Laboratory Workflow: Culture Decisions and Quality Control
In the embryology laboratory, AI agents excel at multimodal data integration and proactive planning. When embryologists must select among multiple embryos, the AI agent synthesizes time-lapse morphokinetic parameters, parental genetic screening results, and prior cycle outcomes to generate structured, evidence-based priority recommendations with clear justifications.
For quality control, if an incubator shows minor temperature fluctuations, the AI agent not only issues timely alerts but also retrieves recent embryo development records from that device, assesses potential risks, and recommends mitigating actions.
Patient Care and Administration: Continuous Support and Operational Efficiency
For patient services, AI agents deliverproactive engagement and personalized responses. When a patient asks, “What should I prepare for tomorrow?” the AI agent tailors guidance based on their medication protocol, cycle stage, and past questions.
Beyond reactive replies, AI agents take initiative: sending reminders for missed medications, pushing follow-up notices after prolonged inactivity, and flagging abnormal follow-up data for clinician review. This shift from passive response to active management provides patients with consistent, compassionate support rather than impersonal automated messages.

Opportunities and Challenges
Looking ahead, AI agents hold vast potential across the entire assisted reproductive journey.
- Clinical decision-making: By integrating genetic testing, prior ART failure history, and endometrial receptivity data, AI agents can offer personalized recommendations for ovarian stimulation protocols and transfer timing, and support structured multidisciplinary discussions between reproductive medicine, endocrinology, and genetics specialists.
- Patient engagement: AI agents can manage patients proactively from initial consultation to post-transfer follow-up, delivering stage-specific guidance, monitoring medication adherence, and analyzing pregnancy outcome trends.
- Operational management: AI agents can optimize resource allocation and scheduling across clinics, operating rooms, and laboratories, reducing delays and errors caused by information silos.
- Collaborative innovation: Through privacy-preserving technologies such as federated learning, AI agents could aggregate clinical insights across fertility centers while protecting sensitive data, accelerating the validation and adoption of new techniques.
Nevertheless, significant challenges remain:
- Technical reliability: AI agents may produce “hallucinations”—plausible but incorrect information—which is unacceptable in high-stakes decisions such as stimulation dosing or embryo prioritization.
- Data interoperability: Assisted reproduction involves disconnected systems across clinics, operating rooms, and labs with inconsistent formats and limited integration, hindering end-to-end AI agent coordination.
- Privacy and security: Reproductive data, including gamete and embryo information, is highly sensitive. Widespread AI agent deployment amplifies privacy risks and demands rigorous protection.
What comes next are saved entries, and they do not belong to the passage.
--- config.mk ---
export PLATFORM = sky130hd
export DESIGN_NAME = ps2_typing_input
export DESIGN_NICKNAME = d
export VERILOG_FILES = /design/src/rtl/ps2_pkg.sv /design/src/rtl/ps2_frame_rx.sv /design/src/rtl/ps2_typing_input.sv
export SDC_FILE = /design/constraint.sdc
export NUM_CORES = 1
export LEC_CHECK = 0
export ABC_CLOCK_PERIOD_IN_PS = 3500
export CAP_MARGIN = 20
export CORE_ASPECT_RATIO = 2
export CORE_MARGIN = 4
export CORE_UTILIZATION = 35
export DETAILED_ROUTE_END_ITERATION = 16
export PLACE_DENSITY = 0.58
export RECOVER_POWER = 100
export SETUP_SLACK_MARGIN = 0.5
export SLEW_MARGIN = 10
export SYNTH_ARGS = -nofsm -noshare
export SYNTH_HDL_FRONTEND = slang
export SYNTH_SLANG_ARGS = --single-unit
--- constraint.sdc ---
create_clock -name clk -period 3.5 [get_ports clk]
set_input_delay 0.7 -clock clk [delete_from_list [all_inputs] [get_ports clk]]
set_output_delay 0.7 -clock clk [all_outputs]
set_load 0.1 [all_outputs]
--- src/rtl/ps2_pkg.sv ---
// Shared constants, FSM state types and the set-2 scancode to ASCII map
// used by the PS/2 typing input block.
package ps2_pkg;

  localparam logic [7:0] SC_BREAK = 8'hF0;
  localparam logic [7:0] SC_EXT   = 8'hE0;

  typedef enum logic [1:0] {
    F_IDLE,
    F_SHIFT,
    F_CHECK
  } frame_state_t;

  typedef enum logic [1:0] {
    S_MAKE,
    S_BREAK,
    S_EXT,
    S_EXT_BREAK
  } sc_state_t;

  // Returns {valid, ascii}; only letters and space are mapped
  function automatic logic [8:0] sc_to_ascii(input logic [7:0] code);
    logic [8:0] r;
    r = 9'h000;
    case (code)
      8'h1C: r = {1'b1, 8'h41};
      8'h32: r = {1'b1, 8'h42};
      8'h21: r = {1'b1, 8'h43};
      8'h23: r = {1'b1, 8'h44};
      8'h24: r = {1'b1, 8'h45};
      8'h2B: r = {1'b1, 8'h46};
      8'h34: r = {1'b1, 8'h47};
      8'h33: r = {1'b1, 8'h48};
      8'h43: r = {1'b1, 8'h49};
      8'h3B: r = {1'b1, 8'h4A};
      8'h42: r = {1'b1, 8'h4B};
      8'h4B: r = {1'b1, 8'h4C};
      8'h3A: r = {1'b1, 8'h4D};
      8'h31: r = {1'b1, 8'h4E};
      8'h44: r = {1'b1, 8'h4F};
      8'h4D: r = {1'b1, 8'h50};
      8'h15: r = {1'b1, 8'h51};
      8'h2D: r = {1'b1, 8'h52};
      8'h1B: r = {1'b1, 8'h53};
      8'h2C: r = {1'b1, 8'h54};
      8'h3C: r = {1'b1, 8'h55};
      8'h2A: r = {1'b1, 8'h56};
      8'h1D: r = {1'b1, 8'h57};
      8'h22: r = {1'b1, 8'h58};
      8'h35: r = {1'b1, 8'h59};
      8'h1A: r = {1'b1, 8'h5A};
      8'h29: r = {1'b1, 8'h20};
      default: r = 9'h000;
    endcase
    return r;
  endfunction

endpackage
- Clinical adoption: Gaining trust among clinicians, embryologists, and nursing staff requires sustained validation, education, and demonstration of real-world safety and utility of AI agents.
Conclusion
For assisted reproductive professionals, AI agents represent not a threat, but a powerful ally. They handle administrative burdens, provide decision support, and accelerate training for new team members, allowing medical staff to focus on what matters most: delivering empathetic, human-centered care.
Empowered by artificial intelligence, AI agents strive to help every family longing for a child access more professional, compassionate assisted reproductive services. This, ultimately, is the most promising vision brought by the rise of AI agents in reproductive medicine.